The common claim that cracking one's knuckles causes arthritis appears unsupported. A study published in 2011 examined the hand radiographs of 215 people (aged 50 to 89) and compared the joints of those who regularly cracked their knuckles to those who did not. The study concluded that knuckle-cracking did not cause hand osteoarthritis, no matter how many years or how often a person cracked their knuckles. An earlier study also concluded that there was no increased preponderance of arthritis of the hand of chronic knuckle-crackers; however, habitual knuckle-crackers were more likely to have hand swelling and lowered grip strength. Habitual knuckle-cracking was associated with manual labour, biting of the nails, smoking, and drinking alcohol and was suggested to result in functional hand impairment. This early study has been criticized for not taking into consideration the possibility of confounding factors, such as whether the ability to crack one's knuckles is associated with impaired hand functioning rather than being a cause of it.

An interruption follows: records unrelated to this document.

**src/pin_select_pkg.sv**
```systemverilog
// Constants and types shared by the pin select map and its field banks.
// Assumes a 12-bit AXI4-Lite byte address space with 32-bit data.
package pin_select_pkg;

    // Select field layout.
    localparam int          FIELD_W     = 4;
    localparam int          FIELD_LSB   = 0;
    localparam int          FIELD_MSB   = 3;
    localparam logic [3:0]  FIELD_RESET = 4'h0;

    // Population of the map.
    localparam int NUM_PERIPH_IN = 8;
    localparam int NUM_PINS      = 16;
    localparam int NUM_FUNCS     = 16;
    localparam int IN_IDX_W      = 3;
    localparam int OUT_IDX_W     = 4;

    // Output select value that leaves a pin undriven.
    localparam logic [3:0] FUNC_NONE = 4'h0;

    // Register map, byte addresses.
    localparam int          ADDR_W          = 12;
    localparam logic [11:0] IN_SEL_BASE     = 12'h000;
    localparam logic [11:0] IN_SPAN_MASK    = 12'h01F;
    localparam logic [11:0] OUT_SEL_BASE    = 12'h040;
    localparam logic [11:0] OUT_SPAN_MASK   = 12'h03F;
    localparam logic [11:0] CFG_CTRL_OFFSET = 12'h080;

    // Chip configuration control fields.
    localparam int   LOCK_BIT   = 13;
    localparam logic LOCK_RESET = 1'b0;

    // AXI responses.
    localparam logic [1:0] RESP_OKAY   = 2'h0;
    localparam logic [1:0] RESP_SLVERR = 2'h2;

    // Read channel sequencer.
    typedef enum logic [3:0] {
        RD_IDLE  = 4'h1,
        RD_FETCH = 4'h2,
        RD_LOAD  = 4'h4,
        RD_RESP  = 4'h8
    } rd_state_t;

endpackage

```
**src/select_field_bank.sv**
```systemverilog
// Bank of select fields with one write port and one registered read port.
// Assumes writes are pre-qualified by the caller; all fields also appear
// flat on fields for the routing muxes.
module select_field_bank #(
    parameter int DEPTH = 8,
    parameter int IDX_W = 3
) (
    // Clock and reset
    input  wire logic                                   sys_clk,
    input  wire logic                                   resetn,
    // Write port
    input  wire logic                                   wrEn,
    input  wire logic [IDX_W-1:0]                       wrIdx,
    input  wire logic [pin_select_pkg::FIELD_W-1:0]     wrData,
    // Read port
    input  wire logic [IDX_W-1:0]                       rdIdx,
    output logic      [pin_select_pkg::FIELD_W-1:0]     rdData,
    // All fields
    output logic      [DEPTH*pin_select_pkg::FIELD_W-1:0] fields
);

    logic [pin_select_pkg::FIELD_W-1:0] mem_reg  [DEPTH];
    logic [pin_select_pkg::FIELD_W-1:0] mem_next [DEPTH];
    logic [pin_select_pkg::FIELD_W-1:0] rdData_reg;
    logic [pin_select_pkg::FIELD_W-1:0] rdData_next;

    always_comb begin
        for (int i = 0; i < DEPTH; i++) begin
            mem_next[i] = mem_reg[i];
        end
        if (wrEn) begin
            mem_next[wrIdx] = wrData;
        end
        rdData_next = mem_reg[rdIdx];
    end

    always_ff @(posedge sys_clk or negedge resetn) begin
        if (!resetn) begin
            for (int i = 0; i < DEPTH; i++) begin
                mem_reg[i] <= pin_select_pkg::FIELD_RESET;
            end
            rdData_reg <= pin_select_pkg::FIELD_RESET;
        end else begin
            for (int i = 0; i < DEPTH; i++) begin
                mem_reg[i] <= mem_next[i];
            end
            rdData_reg <= rdData_next;
        end
    end

    assign rdData = rdData_reg;

    for (genvar g = 0; g < DEPTH; g++) begin : gFlat
        assign fields[g*pin_select_pkg::FIELD_W +: pin_select_pkg::FIELD_W]
            = mem_reg[g];
    end

endmodule

```
**src/pin_select_map.sv**
```systemverilog
// Register-controlled pin remapping with an AXI4-Lite register slave.
// Assumes device pins are asynchronous to sys_clk and that peripheral
// outputs come from logic clocked by sys_clk.
//
// Contract
// Input select field picks pin for peripheral input.
// Output select field picks function driving a pin.
// Bits 31 to 4 read zero, ignore writes.
// Select writes take effect only while unlocked.
// Fields reset to zero and read back.
//
// Implementation choices: register access over AXI4-Lite and the placing of the registers.
module pin_select_map (
    // Clock and reset
    input  wire logic        sys_clk,
    input  wire logic        resetn,
    // AXI4-Lite write address
    input  wire logic [11:0] s_axi_awaddr,
    input  wire logic        s_axi_awvalid,
    output logic             s_axi_awready,
    // AXI4-Lite write data
    input  wire logic [31:0] s_axi_wdata,
    input  wire logic [3:0]  s_axi_wstrb,
    input  wire logic        s_axi_wvalid,
    output logic             s_axi_wready,
    // AXI4-Lite write response
    output logic [1:0]       s_axi_bresp,
    output logic             s_axi_bvalid,
    input  wire logic        s_axi_bready,
    // AXI4-Lite read address
    input  wire logic [11:0] s_axi_araddr,
    input  wire logic        s_axi_arvalid,
    output logic             s_axi_arready,
    // AXI4-Lite read data
    output logic [31:0]      s_axi_rdata,
    output logic [1:0]       s_axi_rresp,
    output logic             s_axi_rvalid,
    input  wire logic        s_axi_rready,
    // Device pins
    input  wire logic [15:0] pinIn,
    output logic      [15:0] pinOut,
    output logic      [15:0] pinDriveN,
    // Peripheral side
    input  wire logic [15:0] periphOut,
    output logic      [7:0]  periphIn
);

    localparam int FW = pin_select_pkg::FIELD_W;
    localparam int NI = pin_select_pkg::NUM_PERIPH_IN;
    localparam int NP = pin_select_pkg::NUM_PINS;

    // Write channel state.
    logic        awHeld_reg, awHeld_next;
    logic        wHeld_reg, wHeld_next;
    logic [11:0] awAddr_reg, awAddr_next;
    logic [31:0] wData_reg, wData_next;
    logic [3:0]  wStrb_reg, wStrb_next;
    logic        awReady_reg, awReady_next;
    logic        wReady_reg, wReady_next;
    logic        bValid_reg, bValid_next;
    logic [1:0]  bResp_reg, bResp_next;
    logic        lock_reg, lock_next;

    // Read channel state.
    pin_select_pkg::rd_state_t rdState_reg, rdState_next;
    logic [11:0] arAddr_reg, arAddr_next;
    logic        arReady_reg, arReady_next;
    logic        rValid_reg, rValid_next;
    logic [31:0] rData_reg, rData_next;
    logic [1:0]  rResp_reg, rResp_next;

    // Routing state.
    logic [NP-1:0] pinSync1_reg, pinSync2_reg;
    logic [NI-1:0] periphIn_reg, periphIn_next;
    logic [NP-1:0] pinOut_reg, pinOut_next;
    logic [NP-1:0] pinDriveN_reg, pinDriveN_next;

    // Field banks.
    logic [NI*FW-1:0] inFields;
    logic [NP*FW-1:0] outFields;
    logic [FW-1:0]    inRdData, outRdData;

    // Address decode.
    logic doWrite;
    logic wrAligned, wrHitIn, wrHitOut, wrHitCfg, wrMapped;
    logic rdAligned, rdHitIn, rdHitOut, rdHitCfg;
    logic inWrEn, outWrEn;
    logic awTake, wTake, arTake;

    assign awTake = s_axi_awvalid && awReady_reg;
    assign wTake  = s_axi_wvalid && wReady_reg;
    assign arTake = s_axi_arvalid && arReady_reg;
    assign doWrite = awHeld_reg && wHeld_reg && !bValid_reg;

    assign wrAligned = (awAddr_reg[1:0] == 2'h0);
    assign wrHitIn  = wrAligned && ((awAddr_reg & ~pin_select_pkg::IN_SPAN_MASK)
                      == pin_select_pkg::IN_SEL_BASE);
    assign wrHitOut = wrAligned && ((awAddr_reg & ~pin_select_pkg::OUT_SPAN_MASK)
                      == pin_select_pkg::OUT_SEL_BASE);
    assign wrHitCfg = (awAddr_reg == pin_select_pkg::CFG_CTRL_OFFSET);
    assign wrMapped = wrHitIn || wrHitOut || wrHitCfg;

    assign rdAligned = (arAddr_reg[1:0] == 2'h0);
    assign rdHitIn  = rdAligned && ((arAddr_reg & ~pin_select_pkg::IN_SPAN_MASK)
                      == pin_select_pkg::IN_SEL_BASE);
    assign rdHitOut = rdAligned && ((arAddr_reg & ~pin_select_pkg::OUT_SPAN_MASK)
                      == pin_select_pkg::OUT_SEL_BASE);
    assign rdHitCfg = (arAddr_reg == pin_select_pkg::CFG_CTRL_OFFSET);

    // Only byte lane 0 carries a field; the upper lanes are dropped.
    assign inWrEn  = doWrite && wrHitIn && wStrb_reg[0] && !lock_reg;
    assign outWrEn = doWrite && wrHitOut && wStrb_reg[0] && !lock_reg;

    select_field_bank #(
        .DEPTH (NI),
        .IDX_W (pin_select_pkg::IN_IDX_W)
    ) inBank (
        .sys_clk (sys_clk),
        .resetn  (resetn),
        .wrEn    (inWrEn),
        .wrIdx   (awAddr_reg[pin_select_pkg::IN_IDX_W+1:2]),
        .wrData  (wData_reg[pin_select_pkg::FIELD_MSB:pin_select_pkg::FIELD_LSB]),
        .rdIdx   (arAddr_reg[pin_select_pkg::IN_IDX_W+1:2]),
        .rdData  (inRdData),
        .fields  (inFields)
    );

    select_field_bank #(
        .DEPTH (NP),
        .IDX_W (pin_select_pkg::OUT_IDX_W)
    ) outBank (
        .sys_clk (sys_clk),
        .resetn  (resetn),
        .wrEn    (outWrEn),
        .wrIdx   (awAddr_reg[pin_select_pkg::OUT_IDX_W+1:2]),
        .wrData  (wData_reg[pin_select_pkg::FIELD_MSB:pin_select_pkg::FIELD_LSB]),
        .rdIdx   (arAddr_reg[pin_select_pkg::OUT_IDX_W+1:2]),
        .rdData  (outRdData),
        .fields  (outFields)
    );

    // Write channel: address and data are taken in either order.
    always_comb begin
        awHeld_next = awHeld_reg;
        wHeld_next  = wHeld_reg;
        awAddr_next = awAddr_reg;
        wData_next  = wData_reg;
        wStrb_next  = wStrb_reg;
        bValid_next = bValid_reg;
        bResp_next  = bResp_reg;
        lock_next   = lock_reg;
        if (bValid_reg && s_axi_bready) begin
            bValid_next = 1'b0;
        end
        if (doWrite) begin
            awHeld_next = 1'b0;
            wHeld_next  = 1'b0;
            bValid_next = 1'b1;
            bResp_next  = wrMapped ? pin_select_pkg::RESP_OKAY
                                   : pin_select_pkg::RESP_SLVERR;
            if (wrHitCfg && wStrb_reg[1]) begin
                lock_next = wData_reg[pin_select_pkg::LOCK_BIT];
            end
        end
        if (awTake) begin
            awHeld_next = 1'b1;
            awAddr_next = s_axi_awaddr;
        end
        if (wTake) begin
            wHeld_next = 1'b1;
            wData_next = s_axi_wdata;
            wStrb_next = s_axi_wstrb;
        end
        awReady_next = !awHeld_next;
        wReady_next  = !wHeld_next;
    end

    always_ff @(posedge sys_clk or negedge resetn) begin
        if (!resetn) begin
            awHeld_reg  <= 1'b0;
            wHeld_reg   <= 1'b0;
            awAddr_reg  <= 12'h000;
            wData_reg   <= 32'h0000_0000;
            wStrb_reg   <= 4'h0;
            awReady_reg <= 1'b0;
            wReady_reg  <= 1'b0;
            bValid_reg  <= 1'b0;
            bResp_reg   <= pin_select_pkg::RESP_OKAY;
            lock_reg    <= pin_select_pkg::LOCK_RESET;
        end else begin
            awHeld_reg  <= awHeld_next;
            wHeld_reg   <= wHeld_next;
            awAddr_reg  <= awAddr_next;
            wData_reg   <= wData_next;
            wStrb_reg   <= wStrb_next;
            awReady_reg <= awReady_next;
            wReady_reg  <= wReady_next;
            bValid_reg  <= bValid_next;
            bResp_reg   <= bResp_next;
            lock_reg    <= lock_next;
        end
    end

    // Read channel: the banks need one cycle before the data can be loaded.
    always_comb begin
        rdState_next = rdState_reg;
        arAddr_next  = arAddr_reg;
        rValid_next  = rValid_reg;
        rData_next   = rData_reg;
        rResp_next   = rResp_reg;
        case (rdState_reg)
            pin_select_pkg::RD_IDLE: begin
                if (arTake) begin
                    arAddr_next  = s_axi_araddr;
                    rdState_next = pin_select_pkg::RD_FETCH;
                end
            end
            pin_select_pkg::RD_FETCH: begin
                rdState_next = pin_select_pkg::RD_LOAD;
            end
            pin_select_pkg::RD_LOAD: begin
                rData_next  = 32'h0000_0000;
                rResp_next  = pin_select_pkg::RESP_OKAY;
                rValid_next = 1'b1;
                if (rdHitIn) begin
                    rData_next[pin_select_pkg::FIELD_MSB:0] = inRdData;
                end else if (rdHitOut) begin
                    rData_next[pin_select_pkg::FIELD_MSB:0] = outRdData;
                end else if (rdHitCfg) begin
                    rData_next[pin_select_pkg::LOCK_BIT] = lock_reg;
                end else begin
                    rResp_next = pin_select_pkg::RESP_SLVERR;
                end
                rdState_next = pin_select_pkg::RD_RESP;
            end
            pin_select_pkg::RD_RESP: begin
                if (s_axi_rready) begin
                    rValid_next  = 1'b0;
                    rdState_next = pin_select_pkg::RD_IDLE;
                end
            end
            default: begin
                rValid_next  = 1'b0;
                rdState_next = pin_select_pkg::RD_IDLE;
            end
        endcase
        arReady_next = (rdState_next == pin_select_pkg::RD_IDLE);
    end

    always_ff @(posedge sys_clk or negedge resetn) begin
        if (!resetn) begin
            rdState_reg <= pin_select_pkg::RD_IDLE;
            arAddr_reg  <= 12'h000;
            arReady_reg <= 1'b0;
            rValid_reg  <= 1'b0;
            rData_reg   <= 32'h0000_0000;
            rResp_reg   <= pin_select_pkg::RESP_OKAY;
        end else begin
            rdState_reg <= rdState_next;
            arAddr_reg  <= arAddr_next;
            arReady_reg <= arReady_next;
            rValid_reg  <= rValid_next;
            rData_reg   <= rData_next;
            rResp_reg   <= rResp_next;
        end
    end

    // Routing. Pins are synchronised before any select mux looks at them.
    always_comb begin
        for (int i = 0; i < NI; i++) begin
            periphIn_next[i] = pinSync2_reg[inFields[i*FW +: FW]];
        end
        for (int n = 0; n < NP; n++) begin
            if (outFields[n*FW +: FW] == pin_select_pkg::FUNC_NONE) begin
                pinOut_next[n]    = 1'b0;
                pinDriveN_next[n] = 1'b1;
            end else begin
                pinOut_next[n]    = periphOut[outFields[n*FW +: FW]];
                pinDriveN_next[n] = 1'b0;
            end
        end
    end

    always_ff @(posedge sys_clk or negedge resetn) begin
        if (!resetn) begin
            pinSync1_reg  <= 16'h0000;
            pinSync2_reg  <= 16'h0000;
            periphIn_reg  <= 8'h00;
            pinOut_reg    <= 16'h0000;
            pinDriveN_reg <= 16'hFFFF;
        end else begin
            pinSync1_reg  <= pinIn;
            pinSync2_reg  <= pinSync1_reg;
            periphIn_reg  <= periphIn_next;
            pinOut_reg    <= pinOut_next;
            pinDriveN_reg <= pinDriveN_next;
        end
    end

    assign s_axi_awready = awReady_reg;
    assign s_axi_wready  = wReady_reg;
    assign s_axi_bvalid  = bValid_reg;
    assign s_axi_bresp   = bResp_reg;
    assign s_axi_arready = arReady_reg;
    assign s_axi_rvalid  = rValid_reg;
    assign s_axi_rdata   = rData_reg;
    assign s_axi_rresp   = rResp_reg;
    assign periphIn      = periphIn_reg;
    assign pinOut        = pinOut_reg;
    assign pinDriveN     = pinDriveN_reg;

    // Checking helpers: last input field write and whether any field was written.
    logic                               chkValid_reg;
    logic [pin_select_pkg::IN_IDX_W-1:0] chkIdx_reg;
    logic [FW-1:0]                      chkData_reg;
    logic                               anyWrite_reg;

    always_ff @(posedge sys_clk or negedge resetn) begin
        if (!resetn) begin
            chkValid_reg <= 1'b0;
            chkIdx_reg   <= '0;
            chkData_reg  <= 4'h0;
            anyWrite_reg <= 1'b0;
        end else begin
            chkValid_reg <= inWrEn;
            chkIdx_reg   <= awAddr_reg[pin_select_pkg::IN_IDX_W+1:2];
            chkData_reg  <= wData_reg[FW-1:0];
            anyWrite_reg <= anyWrite_reg || inWrEn || outWrEn;
        end
    end

    AST_IN_ROUTE: assert property (
        @(posedge sys_clk) disable iff (!resetn)
        (pinIn == $past(pinIn, 1)) && (pinIn == $past(pinIn, 2)) &&
        (pinIn == $past(pinIn, 3)) && (inFields == $past(inFields, 1))
        |-> periphIn_reg[0] == pinIn[inFields[3:0]])
        else $error("Peripheral input 0 does not follow its selected pin.");

    AST_OUT_ROUTE: assert property (
        @(posedge sys_clk) disable iff (!resetn)
        (periphOut == $past(periphOut)) && (outFields == $past(outFields)) &&
        (outFields[3:0] != 4'h0)
        |-> (pinOut_reg[0] == periphOut[outFields[3:0]]) && !pinDriveN_reg[0])
        else $error("Pin 0 does not carry its selected function.");

    AST_UPPER_ZERO: assert property (
        @(posedge sys_clk) disable iff (!resetn)
        (rdState_reg == pin_select_pkg::RD_LOAD) && (rdHitIn || rdHitOut)
        |=> s_axi_rvalid && (s_axi_rdata[31:4] == 28'h0000000))
        else $error("Select register read shows nonzero upper bits.");

    AST_LOCK_HOLDS: assert property (
        @(posedge sys_clk) disable iff (!resetn)
        doWrite && lock_reg && (wrHitIn || wrHitOut)
        |=> $stable(inFields) && $stable(outFields))
        else $error("Select field changed while the map was locked.");

    AST_WRITE_LANDS: assert property (
        @(posedge sys_clk) disable iff (!resetn)
        chkValid_reg |-> inFields[chkIdx_reg*FW +: FW] == chkData_reg)
        else $error("Unlocked input select write was not stored.");

    AST_RESET_ZERO: assert property (
        @(posedge sys_clk) disable iff (!resetn)
        !anyWrite_reg |-> (inFields == '0) && (outFields == '0) &&
        (pinDriveN_reg == 16'hFFFF))
        else $error("Select fields not zero before any write.");

    // Address taken, bank fetch, answer load, then rvalid stands.
    AST_READ_TIMING: assert property (
        @(posedge sys_clk) disable iff (!resetn)
        arTake |-> !s_axi_rvalid ##1 !s_axi_rvalid ##1 !s_axi_rvalid
        ##1 s_axi_rvalid)
        else $error("Read data did not arrive three cycles after address.");

endmodule

```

There are many ways people have learned to crack the joints of their fingers, one of the most common ways is to put pressure on the joint between the metacarpals and the proximal phalanges.
Medical doctor Donald Unger cracked the knuckles of his left hand every day for more than sixty years, but he did not crack the knuckles of his right hand. No arthritis or other ailments formed in either hand, earning him the 2009 Ig Nobel Prize in Medicine, a parody of the Nobel Prize.